Şıralar iyice kaynatılıyor, bu sürede oluşan köpükleşme savrula savrula  gideriliyor. Bu kaynatma işlemi gece geç saatlara kadar devam ediyor. Zaman zaman yapılan işleri izliyor onlara eşlik ediyoruz. Hocalar bizim işimizi de elimizden alacaksınız diye takılırlar. Hadi işleri değişelim diye  espiriler yapılıyor. Katı pekmezler tahtadan yapılmış külek denen kaplara yapılıyor. Bir , iki, üç.  Kg.lık  küleklere, 20 litrelik tenekelere konuyor. Pestiller, bastıklar, cevizli sucuklar hazırlanıyor. İşler tamamlandıktan sonra hane halkının istikakı ayrıldıktan sonra, kalanı satılır diğer ihtiyaçlar alınır.

Bu arada okulda Cumhuriyet bayramını kutlamak için şiirler ezberleniyor, mandolin eşliğinde şarkılar söylüyoruz, yarışmalar tasarlanıyor. Yarışmaları öğrenciler kendileri organize etmek istediler dedikleri de oldu. Bayram günü sınıfı okul bahçesini süslediler tam bayram havasında. Epey de katılım oldu.

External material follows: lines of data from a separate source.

--- src/logic/rcc_defines.svh ---
// constants for the reject cause element codec: layout, lengths and cause codes
`ifndef RCC_DEFINES_SVH
`define RCC_DEFINES_SVH

// element layout: identifier, length of content, cause octet, diagnostic
`define RCC_HDR_OCTETS 4'h3
`define RCC_LEN_MIN 4'h3
`define RCC_LEN_MAX 4'he
`define RCC_LEN_ONE_DIAG_A 4'h6
`define RCC_LEN_ONE_DIAG_B 4'h7
`define RCC_CAUSE_EXT_BIT 1'b1

// diagnostic lengths in octets
`define RCC_DIAG_NONE 4'h0
`define RCC_DIAG_ISDN_TS 4'h3
`define RCC_DIAG_SINGLE 4'h4
`define RCC_DIAG_MAP 4'hb
`define RCC_DIAG_MAX_OCTETS 11

// cause type codes, seven bits
`define RCC_C_UNSPEC 7'h00
`define RCC_C_AN_FAULT 7'h01
`define RCC_C_AN_BLOCKED 7'h02
`define RCC_C_PSTN_BUSY 7'h03
`define RCC_C_V5TS_BUSY 7'h04
`define RCC_C_UPTS_BUSY 7'h05
`define RCC_C_PORT_BLOCKED 7'h06
`define RCC_C_DEALLOC_DATA 7'h07
`define RCC_C_DEALLOC_V5TS 7'h08
`define RCC_C_DEALLOC_PORT 7'h09
`define RCC_C_DEALLOC_UPTS 7'h0a
`define RCC_C_PORT_UNPROV 7'h0b
`define RCC_C_BAD_V5TS 7'h0c
`define RCC_C_BAD_LINK 7'h0d
`define RCC_C_BAD_UPTS 7'h0e
`define RCC_C_CCHAN 7'h0f
`define RCC_C_LINK_BLOCKED 7'h10

// element identifier octet of the reject cause element
`define RCC_IE_ID 8'h44

`endif

--- src/logic/rcc_pkg.sv ---
// types and cause classification for the reject cause element codec
`include "rcc_defines.svh"

package rcc_pkg;

  // which diagnostic a cause carries
  typedef enum logic [2:0] {
    RCC_DG_NONE = 3'h0,
    RCC_DG_PORT = 3'h1,
    RCC_DG_V5 = 3'h2,
    RCC_DG_ISDN = 3'h3,
    RCC_DG_RESV = 3'h4
  } rcc_diag_e;

  typedef enum logic [4:0] {
    RCC_ST_IDLE = 5'h01,
    RCC_ST_ID = 5'h02,
    RCC_ST_LEN = 5'h04,
    RCC_ST_CAUSE = 5'h08,
    RCC_ST_DIAG = 5'h10
  } rcc_state_e;

  // map a cause code onto its diagnostic class; undefined codes are reserved
  function automatic rcc_diag_e cause_class(input logic [6:0] c);
    rcc_diag_e r;
    r = RCC_DG_RESV;
    case (c)
      `RCC_C_UNSPEC, `RCC_C_AN_FAULT, `RCC_C_AN_BLOCKED,
      `RCC_C_DEALLOC_DATA: r = RCC_DG_NONE;
      `RCC_C_PSTN_BUSY, `RCC_C_PORT_BLOCKED, `RCC_C_DEALLOC_PORT,
      `RCC_C_PORT_UNPROV: r = RCC_DG_PORT;
      `RCC_C_V5TS_BUSY, `RCC_C_DEALLOC_V5TS, `RCC_C_BAD_V5TS, `RCC_C_BAD_LINK,
      `RCC_C_CCHAN, `RCC_C_LINK_BLOCKED: r = RCC_DG_V5;
      `RCC_C_UPTS_BUSY, `RCC_C_DEALLOC_UPTS, `RCC_C_BAD_UPTS: r = RCC_DG_ISDN;
      default: r = RCC_DG_RESV;
    endcase
    return r;
  endfunction : cause_class

endpackage : rcc_pkg

--- src/logic/rcc_chk_if.sv ---
// carrier between the framer and its length checker
interface rcc_chk_if;
  logic [6:0] cause;
  logic [3:0] diag_len;
  logic len_ok;
  logic reserved;

  modport framer (output cause, output diag_len, input len_ok, input reserved);
  modport checker_end (input cause, input diag_len, output len_ok, output reserved);
endinterface : rcc_chk_if

--- src/logic/rcc_len_check.sv ---
// combinational check of cause code against diagnostic and element length
module rcc_len_check (
  rcc_chk_if.checker_end chk
);

  logic [3:0] total;
  rcc_pkg::rcc_diag_e cls;
  logic diag_ok;
  logic total_ok;

  // classify and test the pairing of cause and diagnostic length
  always_comb begin
    cls = rcc_pkg::cause_class(chk.cause);
    total = 4'(chk.diag_len + `RCC_HDR_OCTETS);
    diag_ok = 1'b0;
    unique case (cls)
      rcc_pkg::RCC_DG_NONE: diag_ok = (chk.diag_len == `RCC_DIAG_NONE);
      rcc_pkg::RCC_DG_PORT: diag_ok = (chk.diag_len == `RCC_DIAG_SINGLE);
      rcc_pkg::RCC_DG_V5: diag_ok = (chk.diag_len == `RCC_DIAG_SINGLE) ||
                                    (chk.diag_len == `RCC_DIAG_MAP);
      rcc_pkg::RCC_DG_ISDN: diag_ok = (chk.diag_len == `RCC_DIAG_ISDN_TS) ||
                                      (chk.diag_len == `RCC_DIAG_MAP);
      rcc_pkg::RCC_DG_RESV: diag_ok = 1'b0;
    endcase
    // overflow of the sum is caught by the explicit diagnostic limit
    total_ok = (chk.diag_len <= `RCC_DIAG_MAP) && (total >= `RCC_LEN_MIN) &&
               (total <= `RCC_LEN_MAX);
    if (chk.diag_len != `RCC_DIAG_NONE) begin
      total_ok = total_ok && ((total == `RCC_LEN_ONE_DIAG_A) ||
                 (total == `RCC_LEN_ONE_DIAG_B) || (total == `RCC_LEN_MAX));
    end
  end

  assign chk.len_ok = diag_ok && total_ok;
  assign chk.reserved = (cls == rcc_pkg::RCC_DG_RESV);

endmodule : rcc_len_check

--- src/logic/rcc_codec.sv ---
// reject cause element framer on the access network side
//
// How it works
// - emit reject element when allocation fails
// - diagnostic is verbatim copy of offending element
// - element length three to fourteen octets
// - no-diagnostic causes give three-octet element
// - diagnostic causes give six, seven, fourteen
// - port busy 0000011, slots busy 0000100
// - port blocked 0000110, data dealloc 0000111
// - slot data 0001000, unprovisioned 0001011
// - link 0001101, port slot 0001110, link blocked 0010000
// - network fault and blocked carry no diagnostic
// - port causes carry four-octet port element
// - slot causes carry four or eleven octets
// - ISDN slot causes carry three or eleven
`include "rcc_defines.svh"

module rcc_codec #(
  parameter logic [7:0] IE_ID = `RCC_IE_ID
) (
  input wire logic SYS_CLK_IN,
  input wire logic RST_N_IN,
  input wire logic REQ_VALID_IN,
  output logic REQ_READY_OUT,
  input wire logic [6:0] REQ_CAUSE_IN,
  input wire logic [3:0] REQ_DIAG_LEN_IN,
  input wire logic [8*`RCC_DIAG_MAX_OCTETS-1:0] REQ_DIAG_IN,
  output logic REQ_ERR_OUT,
  output logic TX_VALID_OUT,
  input wire logic TX_READY_IN,
  output logic [7:0] TX_DATA_OUT,
  output logic TX_LAST_OUT
);

  localparam int NDIAG = `RCC_DIAG_MAX_OCTETS;

  // request store, loaded once per well-formed request
  logic [6:0] cause_q, cause_d;
  logic [3:0] len_q, len_d;
  logic [7:0] diag_q [0:NDIAG-1];
  logic [7:0] diag_d [0:NDIAG-1];

  // framing state and the registered octet on offer
  rcc_pkg::rcc_state_e state_q, state_d;
  logic [3:0] idx_q, idx_d;
  logic [7:0] data_q, data_d;
  logic valid_q, valid_d;
  logic last_q, last_d;
  logic err_q, err_d;

  // request handshake, store load and octet handshake
  logic accept;
  logic load;
  logic step;

  // carrier to the length checker
  rcc_chk_if chk ();

  // length octet counts the cause octet and the diagnostic, not itself
  function automatic logic [7:0] len_octet(input logic [3:0] diag_len);
    return {4'h0, 4'(diag_len + `RCC_HDR_OCTETS - 4'h2)};
  endfunction : len_octet

  // true when diagnostic octet pos is the final one of the element
  function automatic logic diag_final(input logic [3:0] pos, input logic [3:0] diag_len);
    return (4'(pos + 4'h1) == diag_len);
  endfunction : diag_final

  // request side is checked before anything is framed
  assign chk.cause = REQ_CAUSE_IN;
  assign chk.diag_len = REQ_DIAG_LEN_IN;

  rcc_len_check u_check (
    .chk(chk)
  );

  // one element in flight at a time, so the request waits while framing
  assign REQ_READY_OUT = (state_q == rcc_pkg::RCC_ST_IDLE);
  assign accept = REQ_VALID_IN && REQ_READY_OUT;
  assign load = accept && chk.len_ok;
  assign step = valid_q && TX_READY_IN;

  // request store: taken fields are kept until the element has gone out
  always_comb begin
    cause_d = cause_q;
    len_d = len_q;
    diag_d = diag_q;
    if (load) begin
      cause_d = REQ_CAUSE_IN;
      len_d = REQ_DIAG_LEN_IN;
      for (int i = 0; i < NDIAG; i++) begin
        diag_d[i] = REQ_DIAG_IN[8*i +: 8];
      end
    end
  end

  // cleared at reset so an element never carries octets of an earlier run
  always_ff @(posedge SYS_CLK_IN or negedge RST_N_IN) begin
    if (!RST_N_IN) begin
      cause_q <= `RCC_C_UNSPEC;
      len_q <= 4'h0;
      diag_q <= '{default: 8'h00};
    end else begin
      cause_q <= cause_d;
      len_q <= len_d;
      diag_q <= diag_d;
    end
  end

  // framing sequence: identifier, length, cause, diagnostic octets
  always_comb begin
    state_d = state_q;
    idx_d = idx_q;
    data_d = data_q;
    valid_d = valid_q;
    last_d = last_q;
    err_d = 1'b0;
    unique case (state_q)
      // waiting for a request; a malformed pairing is never put on the line
      rcc_pkg::RCC_ST_IDLE: begin
        if (load) begin
          data_d = IE_ID;
          idx_d = 4'h0;
          valid_d = 1'b1;
          last_d = 1'b0;
          state_d = rcc_pkg::RCC_ST_ID;
        end else if (accept) begin
          err_d = 1'b1;
        end
      end

      // identifier on offer; the length octet follows
      rcc_pkg::RCC_ST_ID: begin
        if (step) begin
          data_d = len_octet(len_q);
          state_d = rcc_pkg::RCC_ST_LEN;
        end
      end

      // length on offer; the cause octet ends the element without diagnostic
      rcc_pkg::RCC_ST_LEN: begin
        if (step) begin
          data_d = {`RCC_CAUSE_EXT_BIT, cause_q};
          last_d = (len_q == `RCC_DIAG_NONE);
          state_d = rcc_pkg::RCC_ST_CAUSE;
        end
      end

      // cause on offer; either finish or start the diagnostic copy
      rcc_pkg::RCC_ST_CAUSE: begin
        if (step) begin
          if (last_q) begin
            valid_d = 1'b0;
            last_d = 1'b0;
            idx_d = 4'h0;
            state_d = rcc_pkg::RCC_ST_IDLE;
          end else begin
            data_d = diag_q[0];
            idx_d = 4'h1;
            last_d = diag_final(4'h0, len_q);
            state_d = rcc_pkg::RCC_ST_DIAG;
          end
        end
      end

      // a diagnostic octet on offer; idx_q picks the next one
      rcc_pkg::RCC_ST_DIAG: begin
        if (step) begin
          if (last_q) begin
            valid_d = 1'b0;
            last_d = 1'b0;
            idx_d = 4'h0;
            state_d = rcc_pkg::RCC_ST_IDLE;
          end else begin
            data_d = diag_q[idx_q];
            idx_d = 4'(idx_q + 4'h1);
            last_d = diag_final(idx_q, len_q);
            state_d = rcc_pkg::RCC_ST_DIAG;
          end
        end
      end

      // an upset state register falls back to idle with nothing offered
      default: begin
        state_d = rcc_pkg::RCC_ST_IDLE;
        valid_d = 1'b0;
        last_d = 1'b0;
      end
    endcase
  end

  // framing registers
  always_ff @(posedge SYS_CLK_IN or negedge RST_N_IN) begin
    if (!RST_N_IN) begin
      state_q <= rcc_pkg::RCC_ST_IDLE;
      idx_q <= 4'h0;
      data_q <= 8'h00;
      valid_q <= 1'b0;
      last_q <= 1'b0;
      err_q <= 1'b0;
    end else begin
      state_q <= state_d;
      idx_q <= idx_d;
      data_q <= data_d;
      valid_q <= valid_d;
      last_q <= last_d;
      err_q <= err_d;
    end
  end

  // outputs come straight from flops
  assign TX_VALID_OUT = valid_q;
  assign TX_DATA_OUT = data_q;
  assign TX_LAST_OUT = last_q;
  assign REQ_ERR_OUT = err_q;

endmodule : rcc_codec

--- config.mk ---
export PLATFORM = sky130hd
export DESIGN_NAME = rcc_codec
export DESIGN_NICKNAME = d
export VERILOG_FILES = /design/src/logic/rcc_pkg.sv /design/src/logic/rcc_chk_if.sv /design/src/logic/rcc_len_check.sv /design/src/logic/rcc_codec.sv
export VERILOG_INCLUDE_DIRS = /design/src /design/src/logic
export SDC_FILE = /design/constraint.sdc
export NUM_CORES = 1
export LEC_CHECK = 0
export ABC_AREA = 1
export BUFFER_PORTS_ARGS = -buffer_cell sky130_fd_sc_hd__buf_2
export CORE_ASPECT_RATIO = 0.75
export CORE_MARGIN = 10
export CORE_UTILIZATION = 25
export DETAILED_ROUTE_END_ITERATION = 8
export GPL_TIMING_DRIVEN = 0
export PLACE_DENSITY = 0.46
export RECOVER_POWER = 25
export SKIP_LAST_GASP = 1
export SYNTH_ARGS = -nofsm -noshare
export SYNTH_HDL_FRONTEND = slang
export SYNTH_SLANG_ARGS = --single-unit
export TNS_END_PERCENT = 1
--- constraint.sdc ---
create_clock -name SYS_CLK_IN -period 2.6 [get_ports SYS_CLK_IN]
set_input_delay 0.52 -clock SYS_CLK_IN [delete_from_list [all_inputs] [get_ports SYS_CLK_IN]]
set_output_delay 0.52 -clock SYS_CLK_IN [all_outputs]
set_load 0.02 [all_outputs]
Word level (Yosys, flattened, before mapping) --
Memories as Yosys holds them, arrays and structs flattened. Index checks and enable logic that the tools add are counted.
Cells by class: add/sub/neg operators 4, multiply operators 0, div/mod/pow operators 0, order comparisons 4, equal/unequal tests 26, shift operators 0, mux-type cells 40, bitwise gates (word level) 3, reductions and logical operators 25
Operators by type and width (number):
- 8-bit two-way mux | 9
- 8-bit case mux with 5 select lines | 1
- 8-bit binary-select mux with 4-bit select | 1
- 5-bit two-way mux | 5
- 5-bit case mux with 4 select lines | 1
- 4-bit two-way mux | 4
- 1-bit two-way mux | 14
- 4-bit by 3-bit == test with 1-bit output, second input constant | 3
- 2-bit inequality test, second input constant | 6
- 4-bit case mux with 3 select lines | 1
- 4-bit AND reduction | 3
- 1-bit case mux with 5 select lines | 2
- 4-bit by 2-bit adder with 4-bit output, second input constant | 2
- 4-bit == test, second input constant | 2
- 4-bit <= comparator, second input constant | 2
- 4-bit logical NOT | 2
- 8-bit AND reduction | 1
- 1-bit logical AND | 7
- 3-bit by 2-bit == test with 1-bit output, second input constant | 2
- 2-bit by 1-bit inequality test with 1-bit output, second input constant | 3
- 5-bit by 1-bit == test with 1-bit output, second input constant | 1
- 5-bit by 2-bit == test with 1-bit output, second input constant | 1
- 5-bit by 3-bit == test with 1-bit output, second input constant | 1
- 5-bit by 4-bit == test with 1-bit output, second input constant | 1
- other kinds (22) | 27
Storage, ports and cells: register bits 119, bits in latches 0, memory bits (writable) 0, bits in read-only memories 96, bits of input ports 103, output and inout port bits 12, memories 1
Memory list:
- (name not given) | words 32, bits a word 3, read ports 1, clocked after Yosys merged registers in 0, wr ports 0, line rcc_pkg.sv:27 | case (c)

Logic depth before layout (Yosys ltp) --
word-level depth 10, mapped depth 16

Cells and area by module --
A second synthesis with hierarchy kept.
Second synthesis, totals: cells, all modules 753, area total of the unflattened synthesis 6249.7 um^2
By module, submodules not included:
- rcc_codec | times used 1, cells an instance 703, area an instance 5979.5 um^2, seq. area each 2979.1 um^2
- rcc_len_check | times used 1, cells an instance 50, area an instance 270.3 um^2, seq. area each 0.0 um^2

Least setup slack after synthesis --
Ideal clock, no wire load.
path type input-to-reg, start point input port REQ_CAUSE_IN[0], end point register diag_q[0] (netlist bit), library setup time 119 ps, arrival 1961 ps, data required time 2481 ps, path slack 520 ps, stages 14, buffers on the path 2, path through inv_1 ha_1 nand2_1 nand3_2 nand2_1 nand2_1 nand3b_1 nand2_1 nor2_4 nand3_4 buf_8 buf_12 nor2_4 a21oi_2
Between the ends: word-level cells in the longest chain between the ends 6, elaborated cells on any way between the ends 10, classes of those cells eq/ne: 4; mux: 2; reduce/logical: 3; memory: 1
Ends and longest elaborated chain:
- start, declared | line rcc_codec.sv:26 | input wire logic [6:0] REQ_CAUSE_IN,
- memory read 32 x 3 bit *
- 3-bit two-way mux * | line rcc_pkg.sv:27
- 3-bit == test (tied with other cells)
- 1-bit case mux with 5 select lines * | line rcc_len_check.sv:16 | unique case (cls)
- 1-bit logical AND * | line rcc_len_check.sv:34 | assign chk.len_ok = diag_ok && total_ok;
- 1-bit logical AND * | line rcc_codec.sv:81 | assign load = accept && chk.len_ok;
- end signal, assigned | line rcc_codec.sv:107 | diag_q <= diag_d;
- end, declared | line rcc_codec.sv:41 | logic [7:0] diag_q [0:NDIAG-1];
Every way passes the cells marked *; elsewhere a longest branch is shown, timed or not. A chain may end at the register's enable or synchronous reset.

Worst setup path in the final report --
start point register idx_q[1], end point register data_q[5], in the netlist TX_DATA_OUT[5]
Between the ends: word-level cells in the longest chain between the ends 7
Ends and longest elaborated chain:
- start, declared | line rcc_codec.sv:46 | logic [3:0] idx_q, idx_d;
- start signal, assigned | line rcc_codec.sv:204 | idx_q <= idx_d;
- 4-bit inverter with 5-bit output (implied by the code) | line rcc_codec.sv:176 | data_d = diag_q[idx_q];
- 8-bit binary-select mux with 4-bit select | line rcc_codec.sv:176
- 8-bit two-way mux (implied by the code) (2 in a row) | line rcc_codec.sv:176
- 8-bit two-way mux | line rcc_codec.sv:170 | if (last_q) begin
- 8-bit two-way mux | line rcc_codec.sv:169 | if (step) begin
- 8-bit case mux with 5 select lines | line rcc_codec.sv:119 | unique case (state_q)
- end signal, assigned | line rcc_codec.sv:205 | data_q <= data_d;
- end, declared | line rcc_codec.sv:47 | logic [7:0] data_q, data_d;
No other way between the ends. The select of a mux whose other input is x is not followed.

==> impl_metrics.toml <==
[pwr]
powerDensity_mw_per_mm2 = 658
seqPwrFrac = 0.401
peakVddDrop_uv = 439
p_sw_mw = 1.48
p_clk_frac = 0.462
power.total_mw = 5.31
combPwrFrac = 0.136
p_sw_frac = 0.278
p_int_mw = 3.84
cellLeakagePower_nw = 4.15

[drt]
wl_per_cell_microns = 17.1
vias = 5578
drt_iter0_markers = 454
viasPerCell = 4.36
drtAntennaViolNets = 0
route.detailed.drc = 0
first_pass_iters = 4
detail_route.wirelength_microns = 21900

[placement]
place_ws_ns = 0.00393
gp_congestion = 0.877
post-place-cells = 1248
io_buffers = 114
place_hpwl_microns = 16900

[clocking]
clk_pin_slew_worst_paths_ns = 0.06
numCtsBuffers = 17
cts.sinks = 119
cts_max_level = 4
cts_tree = "built"
cts.path.max_buffers = 2
cts.repair.resized = 0
cts_root_buffer = "clkbuf_16"
postCtsSetupRepairBufs = 0
clock_latency_ns = 0.43
hold_buffers = 0

[worst_setup_path]
required_ns = 2.95
path_buf_inv = 2
critPathCaptureType = "flop"
cp.depth = 8
crit_chain = "inv_1 -> clkbuf_1 -> o21ai_0 -> o22ai_1 -> nand2_1 -> nand3_1 -> a21oi_1 -> o21ai_2"
critPathTopFamily = "buffers and inverters"
worstSetupPathType = "flop to flop"
reg2reg_depth = 8
crit_path_max_incr_delay_ns = 0.48
arrival_ns = 2.67
r2r_setup_slack_ns = 0.28
crit_slowest_cell = "clkbuf_1"
rr_startpoint = "idx_q[1]$_DFFE_PN0P_"
start_kind = "flop"
worstPathMaxFanout = 10
r2r-end = "TX_DATA_OUT[5]$_DFFE_PN0P_"

[timing]
drv_slew = 42
tightest_slew_ns = 2.03
layout_setup_ws_ns = 0.280
rsz0062_at_grt = "false"
fin_crit_sh = 0.892
setup_viol = 0
timing.fmax_mhz = 431
hold_viol = 0
relSlewSlack = -0.352
fin_skew_ns = 0.00899
period_needed_ns = 2.32

[synth]
ys_seq_area_frac = 0.463
synth_edf_count = 0
avgSynthCellArea_sq_um = 8.09
yosysMostFrequentCell = "nand2_1"
synthCells = 795
yosysTopAreaCell = "dfrtp_1"
ys.flop_type = "dfrtp_1"
synth_cell_types = 43
yosys-top-cells-count = "nand2_1 (176), dfrtp_1 (118), inv_1 (117)"
synth-seq-cells = 119
synth_top_area_frac = 0.459
synthTopCellsByArea = "dfrtp_1 (46%), nand2_1 (10%), inv_1 (6.8%)"
syn_nets = 908
synth-async-reset-ratio = 1.00
yosys_warnings = 0
syn_area_sq_mm = 0.00643

[layout]
drive_above_1_share = 0.251
final_util = 0.321
fin_cells = 1280
area_delta_synth_final_pct = 25.5
diodes = 0
final_nets = 1042

[min_path]
min_to = "diag_q[70]$_DFFE_PN0P_"
hold_start = "REQ_DIAG_IN[22]"
whs_path_depth = 3
min_path_type = "input pin to flop"

[global_routing]
antenna_found_initial = 0
grt_start_max_net_pins = 79
grt-ovfl-total = 0
grt_pass1_wl_microns = 33900
track_usage = 0.135
grt_pass1_vias = 5610

[floorplan]
core_sq_mm = 0.0251
die_h_microns = 159
start_util = 0.256
die_area_sq_mm = 0.0326
die_x_microns = 205
rows = 50
num_io_pins = 115

[run]
maxCapViolCount = 1

[run_status]
violations = "max-capacitance violations, max-slew violations"
status = "complete, but fails checks"
## metal layers
layer | vias up | GRT usage | wire length [microns]
li1 | 2820 | - | -
met1 | 2601 | 0.209 | 11800
met2 | 141 | 0.178 | 8740
met3 | 16 | 0.0321 | 1090
met4 | 0 | 0.0363 | 232
met5 | - | 0 | 0
## per-stage QoR
step	hold slack [ns]	area (sq um)	setup TNS [ns]
detailed placement	0.460	7460	0
global route	0.320	8080	0
floorplan	0.224	6430	0
finish	0.319	8080	0
global placement	0.456	7430	-77.79
CTS	0.0205	8080	0
## power by group through the flow
stage	logic (mW)	registers (mW)	clock network (mW)
floorplan	0.423	2.15	0
global placement	0.724	2.16	0
detailed placement	0.737	2.16	0
CTS	0.739	2.13	2.49
global route	0.822	2.15	2.59
finish	0.725	2.13	2.46
## sequential cells by signal (all words and copies together) (netlist names)
name          cells
cause_q           7
idx_q             4
TX_DATA_OUT       8
TX_LAST_OUT       1
len_q             4
state_q           5
TX_VALID_OUT      1
REQ_ERR_OUT       1
diag_q           88
## cell type report
cell class	instances	area, sq um
Inverter	125	469
Timing Repair Buffer	115	602
Buffer	36	267
Fill cell	2767	17100
Clock buffer	18	439
Sequential cell	119	2980
Clock inverter	14	176
Tap cell	338	423
Multi-Input combinational cell	515	2720
## cell families after synthesis
kind of cell / count (synthesis) / share of synthesized area
simple gates: 303 / 0.217
flops: 119 / 0.463
xor+xnor: 5 / 0.00681
buf+inv: 161 / 0.114
fa+ha+maj: 10 / 0.0194
compound gates: 197 / 0.179
## worst max path at each step
stage / start / end / slack, ns
floorplan: REQ_CAUSE_IN[0] / diag_q[0]$_DFFE_PN0P_ / 0.52
global placement: RST_N_IN / diag_q[80]$_DFFE_PN0P_ / -0.67
detailed placement: REQ_CAUSE_IN[0] / diag_q[43]$_DFFE_PN0P_ / 0.004
CTS: idx_q[1]$_DFFE_PN0P_ / TX_DATA_OUT[6]$_DFFE_PN0P_ / 0.30
global route: idx_q[1]$_DFFE_PN0P_ / TX_DATA_OUT[5]$_DFFE_PN0P_ / 0.07
finish: idx_q[1]$_DFFE_PN0P_ / TX_DATA_OUT[5]$_DFFE_PN0P_ / 0.28
## layout by cell type (no fill, tap or decap), types with 13 or more instances in the layout
master,instances
a21oi_2,16
o21ai_2,17
dfrtp_1,118
nand3_1,23
o21ai_0,52
buf_2,115
buf_6,13
nand2_1,176
o22ai_1,19
inv_1,117
nor2_1,61
a21oi_1,18
nor2_4,13
clkbuf_1,17
clkbuf_16,17
o21ai_1,69
## worst reg2reg max path, stage by stage, from the launching register on
cell	delay, ns
dfrtp_1	0.47
inv_1	0.30
clkbuf_1	0.49
o21ai_0	0.18
o22ai_1	0.28
nand2_1	0.12
nand3_1	0.14
a21oi_1	0.12
o21ai_2	0.15
Power figures use the tool's default switching activity.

Kasımın ilk haftası öğrencilerin tamamı geliyor artık. Beşinci sınıflardaki öğrencilerimiz bayağı büyükler.  Bunlarla birlikte okulun badanasını yapmaya karar verdik. On Kasım günü Atatürk’ü Anma programından sonra saat on bir gibi  öğrencilerle sınıfın badana işine başladık. Biz tavanları öğrenciler alt kısımları badana yapıyorlar. Kireç damlaları yüzlerimize üstümüze damlıyor. Birbirimize bakıp gülüşerek işimize devam ediyoruz.
 Öğle saatlerinde düzgün giyimli iki  kişi kapıdan içeri girdi.
- Kolay gelsin ne yapıyorsunuz? dedi biri. Diğeri badana yapıyorlar işte diye takıldı.
 Bana hitaben
- öğretmenler nerede? Buralarda ise çağırın okula gelsin dedi.
 Herhalde komşu köylerden öğretmen arkadaşlardır diye düşündüm. Kısa bir bakışma. Biz öğretmeniz dedik. Hadi oğlum dalgayı bırakın öğretmenleri çağır dedi.
Badana fırçasını bir kenara bırakıp elimi bezle sildikten sonra biz yeni atandık, programdan sonra öğrencilerle badana yapıyoruz. Yanıtını verdim. Elimi uzatarak hoş geldiniz deyip lojmana buyur ettik. Bu saatte geldiğinize göre açsınızdır.  Kahvaltıvari bir şeyler atıştıralım. Diyerek çay koyduk. Diğer arkadaşla nöbetleşe  idare ediyoruz durumu.
Yemekten sonra diğer köye geçeceğiz soracağınız bir şey var mı dosyanızı hazırlayın baharda geliriz merkezde bir sınıfta dersinizi dinleyeceğiz stajerlik için.  Fakat ben sizlere güveniyorum, hiç bir şeyi kafayı takmayın dedi biri. Diğeri şubatta kontrole geliriz dedi. Neyini kontrol edeceksin bunlar ne yapacağını bizden iyi biliyor diye karşılık verdi. Vedalaştık görüşmek üzere.
O gün badana bitti ertesi gün sınıf temizlendi. Adamlar bize gaz mı verdi? Kendi işlerini mi kolaylaştırdılar diye yorum yapıyoruz. Ama doğru bildiğimizi yapmak bizi rahatlatmıştı.
Pazarcık’ın ova köylerini görmemiz gerek. Orada okul arkadaşlarımız var. Hüseyin kısacık, Mehmet Esnik' in ova köylerinde olduğunu biliyoruz. İsmail'in  arkadaşı canan Gaziantep tarafında bir köyde onunla da bağlantı kuracağız. Sonra Gaziantep’ e gitmeliyiz deşarj olmakta gerekiyor. Zaman zaman çemberden dışarı çıkın teğeti görün diyor bizden öncekiler.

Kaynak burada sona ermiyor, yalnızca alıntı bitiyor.